Ilustración de Tom Deason • instagram.com/_tom_deason

 

Hace unos días hubo una persona que habló del aborto con palabras serias y verdaderas. Fue Franco Rodano, en un artículo aparecido en un diario el 28 de enero. Se titula “Aborto y clericalismo”. Es un texto muy bello y civil; uno de los más bellos y civiles que he leído en los últimos tiempos.

Pienso que el tema del aborto es quizá el más complicado, delicado y triste que existe; una zona donde es muy difícil moverse. Cuando Franco Rodano habla del aborto en este artículo nos parece respirar aire puro, porque habla de ello con un gran respeto humano y una gran seriedad.

Yo estoy a favor de la legalización del aborto. Como Franco Rodano, pienso que tiene razón la Unión de las Mujeres Italianas, “el único organismo popular, y por lo tanto serio, realista y auténtico, de la emancipación femenina en nuestro país”, cuando “presenta la propuesta de una despenalización del aborto, a condición de que se realice en centros sanitarios públicos”.

En la campaña por el aborto legal, encuentro odiosa una difundida actitud de gran petulancia, encuentro odioso que se hable del aborto como si fuera una fiesta libre y alegre.

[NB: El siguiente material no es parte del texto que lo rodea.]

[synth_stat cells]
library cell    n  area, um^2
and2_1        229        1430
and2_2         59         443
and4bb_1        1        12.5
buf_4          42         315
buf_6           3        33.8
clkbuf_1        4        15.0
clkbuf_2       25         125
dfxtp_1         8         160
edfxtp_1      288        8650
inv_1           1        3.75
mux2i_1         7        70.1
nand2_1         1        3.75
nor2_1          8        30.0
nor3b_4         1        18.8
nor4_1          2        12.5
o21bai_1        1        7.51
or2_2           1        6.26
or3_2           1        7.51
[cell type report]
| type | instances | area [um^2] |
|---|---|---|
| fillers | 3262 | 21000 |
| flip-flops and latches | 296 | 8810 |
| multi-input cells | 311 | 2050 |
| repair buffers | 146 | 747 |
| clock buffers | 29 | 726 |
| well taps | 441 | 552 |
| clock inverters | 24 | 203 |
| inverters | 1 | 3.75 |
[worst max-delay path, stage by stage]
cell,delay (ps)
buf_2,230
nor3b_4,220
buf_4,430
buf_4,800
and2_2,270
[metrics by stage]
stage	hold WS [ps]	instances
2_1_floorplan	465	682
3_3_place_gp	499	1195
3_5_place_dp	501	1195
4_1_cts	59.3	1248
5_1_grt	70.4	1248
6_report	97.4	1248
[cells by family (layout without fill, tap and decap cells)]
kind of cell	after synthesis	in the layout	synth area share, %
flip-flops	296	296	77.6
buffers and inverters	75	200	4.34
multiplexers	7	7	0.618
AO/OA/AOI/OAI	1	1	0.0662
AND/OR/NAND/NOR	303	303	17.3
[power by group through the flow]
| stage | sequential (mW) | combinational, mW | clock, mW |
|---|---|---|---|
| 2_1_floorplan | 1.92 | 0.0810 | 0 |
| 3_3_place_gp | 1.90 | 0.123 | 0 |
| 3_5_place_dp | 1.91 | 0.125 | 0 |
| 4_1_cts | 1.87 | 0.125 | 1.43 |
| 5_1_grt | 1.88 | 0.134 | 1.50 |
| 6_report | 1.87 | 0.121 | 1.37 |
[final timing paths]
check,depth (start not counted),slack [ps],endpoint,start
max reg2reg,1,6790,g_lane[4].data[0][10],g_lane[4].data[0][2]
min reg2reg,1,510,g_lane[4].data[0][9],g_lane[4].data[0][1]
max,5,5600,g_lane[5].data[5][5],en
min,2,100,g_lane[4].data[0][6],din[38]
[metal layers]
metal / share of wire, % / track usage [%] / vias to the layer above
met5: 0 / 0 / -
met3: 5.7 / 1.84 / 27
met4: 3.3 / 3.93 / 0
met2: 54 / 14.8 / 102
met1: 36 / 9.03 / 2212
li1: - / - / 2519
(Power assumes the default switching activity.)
**config.mk**
```make
export PLATFORM = sky130hd
export DESIGN_NAME = dso_clk_sequencer
export DESIGN_NICKNAME = d
export VERILOG_FILES = /design/src/rtl/dso_clk_pkg.sv /design/src/rtl/dso_sync2.sv /design/src/rtl/dso_clk_sequencer.sv
export SDC_FILE = /design/constraint.sdc
export NUM_CORES = 1
export LEC_CHECK = 0
export BUFFER_PORTS_ARGS = -buffer_cell sky130_fd_sc_hd__buf_2
export CAP_MARGIN = 10
export CORE_MARGIN = 4
export CORE_UTILIZATION = 50
export DETAILED_ROUTE_END_ITERATION = 16
export GPL_TIMING_DRIVEN = 0
export PLACE_DENSITY = 0.83
export SETUP_SLACK_MARGIN = 0.1
export SYNTH_ARGS = -nofsm -noshare
export SYNTH_HDL_FRONTEND = slang
export SYNTH_SLANG_ARGS = --single-unit
```
**constraint.sdc**
```tcl
create_clock -name inclk0 -period 3 [get_ports inclk0]
set_input_delay 0.3 -clock inclk0 [delete_from_list [all_inputs] [get_ports inclk0]]
set_output_delay 0.3 -clock inclk0 [all_outputs]
set_load 0.05 [all_outputs]
```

Encuentro odiosa, en la campaña por el aborto legal, toda la coreografía que la rodea, el ruido y el campanilleo festivo, entre enérgico y macabro; odiosos los desfiles de mujeres con los muñequitos colgados del vientre, odiosas las palabras “el vientre es mío y hago con él lo que quiero”: en realidad también la vida es nuestra, y ninguno de nosotros consigue hacer con ella lo que quiere.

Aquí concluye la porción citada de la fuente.